Transient electronic absorption of vibrationally excited CH2I2:: Watching energy flow in solution

Transient electronic absorption of methylene iodide (CH2I2) in CCl4, CDCl3, and C6D6 after excitation of two quanta of C-H stretching vibration with a 100 fs laser pulse allows direct observation of the times for intramolecular vibrational relaxation and energy transfer to the solvent. Intramolecular energy redistribution populates vibrational states with larger Franck-Condon factors for the electronic transition, leading to an increased absorption of probe pulses in the wavelength range of 380-440 nm.
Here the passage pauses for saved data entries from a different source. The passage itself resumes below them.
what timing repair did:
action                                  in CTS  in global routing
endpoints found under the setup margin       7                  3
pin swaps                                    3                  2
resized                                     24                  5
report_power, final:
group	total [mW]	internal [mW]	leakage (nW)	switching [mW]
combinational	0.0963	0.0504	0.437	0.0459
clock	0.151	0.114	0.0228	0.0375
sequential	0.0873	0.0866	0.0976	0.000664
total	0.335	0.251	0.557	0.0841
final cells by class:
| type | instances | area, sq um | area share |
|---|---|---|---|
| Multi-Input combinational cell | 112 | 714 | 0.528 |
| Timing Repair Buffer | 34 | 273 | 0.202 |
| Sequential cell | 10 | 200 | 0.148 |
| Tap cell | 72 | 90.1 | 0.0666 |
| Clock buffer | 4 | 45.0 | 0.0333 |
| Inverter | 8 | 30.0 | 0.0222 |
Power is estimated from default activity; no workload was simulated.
**/design/flow/constraint.sdc**
```tcl
current_design RegisterFile

set clk_period 8.4
set clk_io_pct 0.2

create_clock -name clk0 -period $clk_period [get_ports {clk}]

set non_clock_inputs [all_inputs -no_clocks]
set_input_delay [expr $clk_period * $clk_io_pct] -clock clk0 $non_clock_inputs
set_output_delay [expr $clk_period * $clk_io_pct] -clock clk0 [all_outputs]
```
==> /design/flow/config.mk <==
export PLATFORM = sky130hd
export DESIGN_NAME = ALU
export DESIGN_NICKNAME = ALU
export VERILOG_FILES = /design/flow/design.v
export SDC_FILE = /design/flow/constraint.sdc
export NUM_CORES = 4
export LEC_CHECK = 1
export CORE_UTILIZATION = 50
==> /design/flow/constraint.sdc <==
current_design ALU

set clk_period 25.1
set clk_io_pct 0.2

create_clock -name clk0 -period $clk_period

set non_clock_inputs [all_inputs -no_clocks]
set_input_delay [expr $clk_period * $clk_io_pct] -clock clk0 $non_clock_inputs
set_output_delay [expr $clk_period * $clk_io_pct] -clock clk0 [all_outputs]
==> /design/flow/design.v <==
module ALU(src1, src2, opcode, data_out, cond_flag);
	parameter data_bit_width = 32;
	parameter op_bit_width = 5;
	input signed [data_bit_width-1:0] src1;
	input signed [data_bit_width-1:0] src2;	
	input [op_bit_width-1:0] opcode;
	output signed [data_bit_width-1:0] data_out;
	output cond_flag;
	reg signed [data_bit_width-1:0] result;
	reg branch_result;
	always @ (*) begin
		case (opcode)
			5'b00000:begin 
						result <= src1 + src2;
					end
			5'b00001:begin 
						result <= src1 - src2;
					end
			5'b00010:begin 
						result <= (src1 & src2);
					end
			5'b00011:begin 
						result <= src1 | src2;
					end
			5'b00100:begin 
						result <= src1 ^ src2;
					end
			5'b00101:begin 
						result <= ~(src1 & src2);
					end
			5'b00110:begin 
						result <= ~(src1 | src2);
					end
			5'b00111:begin 
						result <= ~(src1 ^ src2);
					end
			5'b01000:begin
						result <= 32'b0;
					end
			5'b01001:begin 
						if(src1 == src2) begin
							result <= 1;
						end
						else begin	
							result <= 0;
						end
						branch_result <= result[0];
					end
			5'b01010:begin 
						if(src1 < src2) begin
							result <= 1;
						end
						else begin	
							result <= 0;
						end
						branch_result <= result[0];						
					end
			5'b01011:begin 
						if(src1 <= src2) begin
							result <= 1;
						end
						else begin	
							result <= 0;
						end	
						branch_result <= result[0];
					end
			5'b01100:begin 
						result <= 1;
						branch_result <= result[0];
					end
			5'b01101:begin 
						if(src1 != src2) begin
							result <= 1;
						end
						else begin	
							result <= 0;
						end
						branch_result <= result[0];
					end
			5'b01110:begin 
						if(src1 >= src2) begin
							result <= 1;
						end
						else begin	
							result <= 0;
						end
						branch_result <= result[0];		
					end
			5'b01111:begin 
						if(src1 > src2) begin
							result <= 1;
						end else
						begin	
							result <= 0;
						end
						branch_result <= result[0];
					end
			5'b10000:begin 
						result <= ((src2 & 32'h0000FFFF) << 16);
					end
			5'b10001:begin 
						if(src1[31]) begin
							result <= 1;
						end
						else begin
							result <= 0;
						end
						branch_result <= result[0];
					end
			5'b10010:begin 
						if(src1[31] == 1'b1 || src1 == 32'd0) begin
							result <= 1;
						end
						else begin
							result <= 0;
						end
						branch_result <= result[0];
					end
			default:begin
						result <= 0;
						branch_result <= 0;
					end
		endcase
	end
	assign data_out = result;
	assign cond_flag = branch_result;
endmodule
==> /design/flow/run.sh <==
#!/bin/bash
# OpenROAD 26Q1-2900-gdf79404cd8, Yosys 0.63+post, stock flow scripts
make -C /OpenROAD-flow-scripts/flow DESIGN_CONFIG=/design/flow/config.mk WORK_HOME=/design/flow/orfs finish
==> impl_metrics.ini <==
; physical design summary
[final_timing]
final.min_clock_period_ns = 14.08
fin_crit_sh = 0.561
unconstrained_endpoints = 2
finalMaxSlewViolations = 0
unrepaired_setup_endpoints_after_global_routing = no
fin_worst_hold_slack_ns = 11.14
unclocked_regs = 1
achievable-frequency_mhz = 71.0
relSlewSlack = 0.406
fin_tns_setup_ns = 0
finalSetupViolCount = 0
timing_worst_slew_pin_value_ns = 0.882
hold_viol_final = 0

[power_and_ir_drop]
total_leakage_power_nw = 3.25
powerDensity_nw_per_um2 = 21.1
peak_supply_drop_uv = 19.7

[critical_path]
worstPathCellList = clkdlybuf4s50_1 > inv_1 > ha_1 > a21oi_1 > and4b_1 > a21oi_1 > a211oi_1 > o21ai_0 > a31o_2 > o221a_2 > o21ai_0 > clkdlybuf4s50_1
critical_path.slowest_cell = clkdlybuf4s50_1
timing.critical_path.to_type = primary output
cpPeakStageDelay_ns = 0.58
crit_buf_inv = 3
path_max_fanout = 14
cp_top_family = AND-OR/OR-AND gates
critical_path.startpoint_type = input port
timing.critical_path.arrival_ns = 9.06
worstSetupPathType = input port to primary output
worst_setup_path_startpoint = src2[6]
worstPathRequired_ns = 20.08

[final_layout]
fin_cells = 1248
drive_above_1_share = 0.0455
top_register = branch_result
flow.area_growth_from_synthesis_pct = 16.9
flip_flop_count_of_the_largest_register_all_copies_and_words_added = 1
reg.largest.list = branch_result: 1 flops

[synth]
synthDominantAreaCellType = ha_1
postSynthRegisterBits = 1
yosys-top-cells-area = ha_1, a21oi_1, o21ai_0
synth_stat.cells = 1029
total_cell_area_reported_by_yosys_after_synthesis_um2 = 6470
edf_count = 0
top_cell_area_share = 0.186
postSynth.topFlopCell = dlxtn_1
synth_area_um2 = 6470
synth.distinct_cells = 78
syn_inst = 1029
synthesis.yosys.warnings = 1
synthArstFlopShare = 0
mean_instance_size_in_the_synthesized_netlist_um2 = 6.29

[die]
top_level_ports = 102
initial_utilization = 0.512
rows = 41
placeable_core_area_um2 = 12600
die_area_um2 = 13400
die_height_um = 116
dieWidth_um = 116

[cts]
hold_buffers = 0
cts_repair_resize_count = 0
postCtsSetupRepairBufs = 0

[global_routing]
antenna_found_initial = 0
pin_count_of_the_biggest_net_entering_global_routing = 72
grt-ovfl-total = 0
gr-usage-all-layers = 0.400
grt_pass1_wl_um = 40400
first_global_vias = 7266

[worst_hold_path]
hold_path_startpoint = opcode[0]
worst_hold_path_type = input port to primary output

[run]
tool_warnings = 97
max_cap_viol_count = 0

[routing]
first_pass_iters = 8
drcViolationCount = 0
via_per_inst = 6.62
detailedRoute.firstIterationViolations = 887
vias = 8267
detail_route.wirelength_um = 26500
ant_nets = 0
post_drt_wl_per_cell_um = 21.3
diodes = 0

[status]
status = finished, final reports clean

[placed_design]
finalWeightedCongestion = 0.994
placed_cells_incl_taps = 1248
total_half_perimeter_wirelength_after_legalization_and_detailed_placement_um = 19600
buffer_ports.inserted = 102
report_power, final:
part,switching (mW),leakage [nW],internal (mW),total [mW]
Combinational,0.0922,3.24,0.0671,0.159
Sequential,0.00000691,0.00771,0.000134,0.000141
Clock,0,0,0,0
Total,0.0923,3.25,0.0672,0.159
per-stage QoR:
| stage | utilization | setup slack [ns] | cell area (µm²) | power, mW |
|---|---|---|---|---|
| finish | 0.599 | 11.02 | 7560 | 0.159 |
| global route | 0.599 | 10.68 | 7560 | 0.174 |
| CTS | 0.599 | 11.06 | 7560 | 0.156 |
| detailed placement | 0.599 | 11.08 | 7560 | 0.155 |
| global placement | 0.599 | 11.13 | 7560 | 0.156 |
| floorplan | - | 12.81 | 6470 | 0.0971 |
synth_stat cells, types with 7 or more instances:
cell type,count
o221ai_1,10
nand2b_1,14
o211ai_1,11
a21oi_1,101
o311ai_0,7
a32oi_1,8
or3_1,8
a22oi_1,20
mux2i_1,8
nor2b_1,10
o21ai_0,85
buf_1,8
a221oi_1,22
a211oi_1,15
clkbuf_1,56
o22ai_1,7
a22o_1,8
buf_2,10
nor4_1,18
nor3_1,25
nand3_1,24
a31oi_1,11
a211o_1,8
o31ai_1,8
inv_1,106
o21bai_1,16
ha_1,96
nor2_1,100
and2_1,7
a21o_1,15
nand2_1,80
final timing paths:
| kind | slack, ns | cells after the start | end |
|---|---|---|---|
| max | 11.02 | 12 | data_out[24] |
| min | 11.14 | 6 | data_out[10] |
final cells by class:
type / instances / area [µm²]
inverters: 107 / 402
fillers: 1242 / 5060
well taps: 172 / 215
multi-input cells: 846 / 5770
flip-flops and latches: 1 / 15.0
repair buffers: 122 / 1160
metal layers:
layer / GRT usage / vias to the layer above / routed length (µm)
li1: - / 3898 / -
met1: 0.529 / 3720 / 10400
met2: 0.627 / 531 / 11500
met3: 0.0581 / 118 / 2780
met4: 0.229 / 0 / 1770
met5: 0 / - / 0
layout by cell type (no fill, tap or decap), types with 4 or more instances in the layout:
cell type          n
mux2i_1            8
and2_1             7
a32o_1             4
a31oi_1           11
a21o_1            15
and3_1             4
o21a_1             6
nor2b_1            8
a41oi_1            4
a211oi_1          15
o31ai_1            8
o2111ai_1          4
buf_4             20
o211a_1            5
nor3b_1            6
a211o_1            8
o311ai_0           7
nand2b_1          14
clkdlybuf4s50_1  100
o221ai_1          10
a221oi_1          22
a21oi_1          101
or2_2              5
nor3_1            24
nand4_1            5
nand3_1           24
a22oi_1           20
a221o_1            6
o22ai_1            7
o21bai_1          16
a32oi_1            8
a22o_1             8
or3_1              8
nand2_1           80
nor4_1            18
ha_1              96
o211ai_1          11
inv_1            106
nor2_1            99
o21ai_0           85
kinds of logic (layout without fill, tap and decap cells):
group	after synthesis	after routing	synth area share
AND-OR/OR-AND	416	416	0.443
XOR/XNOR	3	3	0.00406
adder cells (fa/ha/maj)	99	99	0.193
buffers and inverters	182	229	0.108
latches	1	1	0.00232
multiplexers	8	8	0.0124
AND/OR/NAND/NOR	320	320	0.237
No activity file was given, so power comes from the tool's default toggle rates.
A model based on the temperature dependence of the electronic absorption coefficient describes the transient absorption well for all wavelengths. In the model, the temperature rises and decays exponentially with time, reflecting the initial redistribution of energy within the excited molecule and the subsequent transfer of energy from the vibrationally excited molecule into the solvent. The intramolecular vibrational relaxation time for CH2I2 is essentially the same in the solvents CCl4 (10.8 +/- 1.5 ps) and CDCl3 (11.2 +/- 2.0 ps) and is only slightly shorter in C6D6 (8.0 +/- 1.5 ps). Energy transfer to the solvent takes longer, occurring with a time constant of 68 +/- 10 ps for CCl4, 51 +/- 10 ps for CDCl3, and 23 +/- 2 ps for C6D6. (C) 2000 American Institute of Physics. [S0021-9606(00)01336-2].